Penyebab Belanja Online

Sebuah studi oleh Toita Perea y Monsuw, Benedict G.C. Dellaert dan Ko de Ruyter (2019) mengungkapkan bahwa ada berbagai hal yang mendorong orang untuk berbelanja online. Kenyamanan dalam berbelanja online adalah salah satu alasan yang membuat cara berbelanja ini dipilih.  Dengan berbelanja online, orang cukup menggunakan perangkat komputer atau ponsel pintar mereka, membuka aplikasi pasar online, dan membeli barang yang diinginkan sehingga tidak perlu mempersiapkan diri dan pergi ke suatu tempat untuk berbelanja.  

Selain faktor kenyamanan, dengan berbelanja online orang bisa memastikan ketersediaan barang di beberapa toko online hanya dengan mengaksesnya tepat di ujung jari tanpa harus mengunjunginya. Ditambah sebagian besar toko online memberikan rincian karakteristik produk, sementara karyawan yang bekerja di toko mungkin tidak sepenuhnya memahami dan/atau menghafal karakteristik produk tersebut. 

Alasan lain mengapa orang memilih untuk berbelanja online adalah karena mereka merasa lebih percaya dengan metode belanja tersebut. Sebagai contohnya adalah orang tua saya. Sebelum pandemi, salah satu alasan mengapa mereka jarang berbelanja online karena mereka tidak terlalu percaya pada pasar online dan takut ditipu. Namun sejak pandemi, banyak teman mereka yang berbagi pengalaman positif dari berbelanja online. Hal ini mendorong orang tua saya berbelanja online di beberapa platform yang lebih terpercaya.

Peningkatan Belanja Online Selama Pandemi

Sebuah studi oleh Kok Wei Khong yang dirilis pada tahun 2010 mengungkapkan bahwa fitur iklan online memang memberikan pengaruh positif pada niat untuk membeli. Studi tersebut juga menunjukkan bahwa iklan bergambar menghasilkan pengaruh tertinggi pada niat beli konsumen. 

Faktor-faktor yang disebutkan di atas semuanya menyebabkan peningkatan belanja online, tetapi seberapa besar peningkatannya? Kementerian Komunikasi dan Informatika Republik Indonesia mengeluarkan statistik yang menyatakan bahwa belanja online meningkat 400% sejak pandemi virus corona (CNN Indonesia, 2020). Sebuah organisasi bernama Snapcart memeriksa platform yang digunakan orang untuk berbelanja online selama pandemi. Dari 1000 orang yang disurvei di seluruh tanah air, mereka menemukan bahwa 66% sering menggunakan Shopee, 16% menggunakan Tokopedia, 12% menggunakan Lazada, 4% menggunakan Bukalapak, diikuti oleh platform lain seperti Blibli, JD.ID, Akulaku, OLX dan Sociolla (Snapcart, 2020).

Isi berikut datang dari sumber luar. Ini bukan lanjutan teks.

**flow/design.v**
```verilog
`timescale 1ns / 1ps
module control(
    input [3:0] COUNT,
    input CLK,
    input RESET,
    output [3:0] CONTROL
    );
reg [3:0] Curr_state;
reg [3:0] Next_state;
parameter LOW = 4'b0000;
parameter HIGH = 4'b1111;
always@(posedge CLK or posedge RESET) begin
    if(RESET) begin 
        Curr_state <= HIGH;
    end
    else begin
        Curr_state <= Next_state;
    end
end
always@(COUNT) begin
    case(Curr_state)
        LOW: begin
            if(COUNT == 15 ) begin
                Next_state = HIGH;
            end
            else begin
                Next_state = Curr_state;
            end 
        end
        HIGH: begin
            if(COUNT == 14) begin
                Next_state = LOW;
            end
            else begin
                Next_state = Curr_state;
            end
        end
        default:
            Next_state = HIGH;
   endcase 
end
assign CONTROL = Curr_state;
endmodule
`timescale 1ns / 1ps
module control_machine(
    input CLK,
    input RESET,
    output [3:0] CONTROL,
    output [3:0] COUNT_out
    );
wire [3:0] COUNT;
counter counter(
                .CLK(CLK),
                .RESET(RESET),
                .COUNT(COUNT)
                );
control control(
                .CLK(CLK),
                .RESET(RESET),
                .COUNT(COUNT),
                .CONTROL(CONTROL)
                );
assign COUNT_out = COUNT;
endmodule
`timescale 1ns / 1ps
module counter (
    input CLK,
    input RESET,
    output reg [3:0] COUNT
    );
always@ (posedge CLK or posedge RESET) begin
    if(RESET)
        COUNT= 0;
    else if(COUNT >= 15) 
        COUNT <= 0;
    else 
        COUNT <= COUNT + 1; 
end
endmodule
```
**flow/run.sh**
```bash
#!/bin/bash
# OpenROAD 26Q1-2900-gdf79404cd8, Yosys 0.63+post, stock flow scripts
make -C /OpenROAD-flow-scripts/flow DESIGN_CONFIG=/design/flow/config.mk WORK_HOME=/design/flow/orfs finish
```
**flow/config.mk**
```make
export PLATFORM = sky130hd
export DESIGN_NAME = control_machine
export DESIGN_NICKNAME = control_machine
export VERILOG_FILES = /design/flow/design.v
export SDC_FILE = /design/flow/constraint.sdc
export NUM_CORES = 4
export LEC_CHECK = 1
export CORE_AREA = 10 10 70 70
export DIE_AREA = 0 0 80 80
```
**flow/constraint.sdc**
```tcl
current_design control_machine

set clk_period 1.2
set clk_io_pct 0.2

create_clock -name clk0 -period $clk_period [get_ports {CLK}]

set non_clock_inputs [all_inputs -no_clocks]
set_input_delay [expr $clk_period * $clk_io_pct] -clock clk0 $non_clock_inputs
set_output_delay [expr $clk_period * $clk_io_pct] -clock clk0 [all_outputs]
```
==> results.toml <==
# synthesis and place-and-route metrics
[synthesis]
yosysWarnings = 2
syn-cell-area_um2 = 251
ys_seq_share = 0.502
synth_stat.cells = 22
post_synth_inst_count = 22
synth.distinct_cells = 12
yosys.stat.chipArea_um2 = 251
syn-mean-instance-area_um2 = 11.4
synth.top_cells.by_area = "dfrtp_1 40%, dfstp_2 10%, ha_1 10%, buf_4 9.0%, inv_1 6.0%"
synth.largest_area_cell = "dfrtp_1"
synth_top_area_share = 0.398
ys_ff = 5

[drt]
antennaDiodeCount = 0
dr_vias = 217
post_detailed_route_count_of_antenna_violating_nets = 0
drc_errors = 0
postRouteWirelength_um = 639
top_layer_used = "met3"
post_drt_wl_per_cell_um = 7.43
dr_wl_met3_um = 120
met2_wirelength_um = 195
avgViaCountPerCell = 2.52
route.layer.met1.wl_um = 324
first_iter_violations = 17
firstDrtPassIters = 4

[job]
warning_count = 28
maxCapViolations = 0

[worst_setup_path]
worstSetupPathType = "reg -> out"
timing.critical_path.required_ns = 0.96
end_kind = "primary output"
worst_ep_arrival_ns = 0.96
timing.critical_path.fanout_max = 3
startpoint_type = "flip-flop"

[die]
die_area_um2 = 6400
die.size.y_um = 80
rows = 21
fp.dieW_um = 80
placeableCoreArea_um2 = 3420
pin_count = 10
fp_util = 0.0736

[pwr]
total_power_uw = 370
power.density_cell_area_nw_per_um2 = 811
power_leakage_nw = 0.237
ir_worst_vdd_v = 0.000143

[cells_and_area]
drive_gt1_frac = 0.475
top_logic_cells_by_instance_count_in_the_layout = "7 x buf_4, 4 x inv_1, 4 x dlygate4sd2_1"
finalNonFillerCells = 86
final_cell_area_um2 = 457
filler_cell_count = 394
post-route-util = 0.134
mostFrequentLayoutCell = "buf_4"
flow.area_growth_from_synthesis_pct = 81.6

[final_timing]
fmax_ghz = 0.835
finClkSkew_ns = 0.00298
timing.setup.tns_ns = 0
finalHoldViolCount = 0
max_slew_violation_count = 0
max-slew-margin-rel = 0.873
rsz_0062_raised_after_global_routing = "yes"
setup_viol = 0
post-route-min-period_ns = 1.20
min_period_over_period = 0.998
timing_worst_slew_pin_value_ns = 0.191

[status]
status = "finished clean"

[clocking]
holdBufCountCts = 0
cts-root-buf = "clkbuf_4"
clkSlewWorstSetupHoldPaths_ns = 0.04
cts-root-to-sink-buffers = 2
cts_htree_levels = 1
clkLatencyLatePin_ns = 0.24
cts_made_buffers = 3
clkSinkCount = 5
tritoncts_clock_tree = "built"

[global_route]
grt_pass1_vias = 216
grt_util_all_layers = 0.0207
grt_overflow_total = 0
wire_length_of_the_first_global_routing_pass_mm = 1.03
antenna_found_initial = 0
grt_start_max_net_pins = 7

[placement]
port_buffers = 9
detailed_place.area_um2 = 392
dp_cells = 76
gp_congestion = 0.741

[min_path]
hold_class = "in -> async"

Belanja online juga berdampak pada kesehatan mental. Pada beberapa orang, belanja online ditemukan dapat menstimulasi pelepasan dopamin, dengan cara yang sama layaknya obat-obatan adiktif seperti kokain, opiat, dan nikotin (Hartson, 2012). Sepintas, membeli barang sepertinya lebih aman daripada mengonsumsi obat-obatan, tetapi, berbelanja terlalu banyak menyebabkan masalah tersendiri. Ada hubungan erat antara kecanduan dan kesehatan mental. Orang-orang yang hidup dengan kecanduan belanja online memiliki risiko lebih besar mengalami depresi dan kecemasan (Cassiobury Court, n.d.). Ketika kecanduan berkembang, masalah keuangan menjadi salah satu faktor yang juga menyebabkan gejala depresi dan kecemasan yang mengarah pada perilaku-perilaku tidak sehat lainnya (Cassiobury Court, n.d.).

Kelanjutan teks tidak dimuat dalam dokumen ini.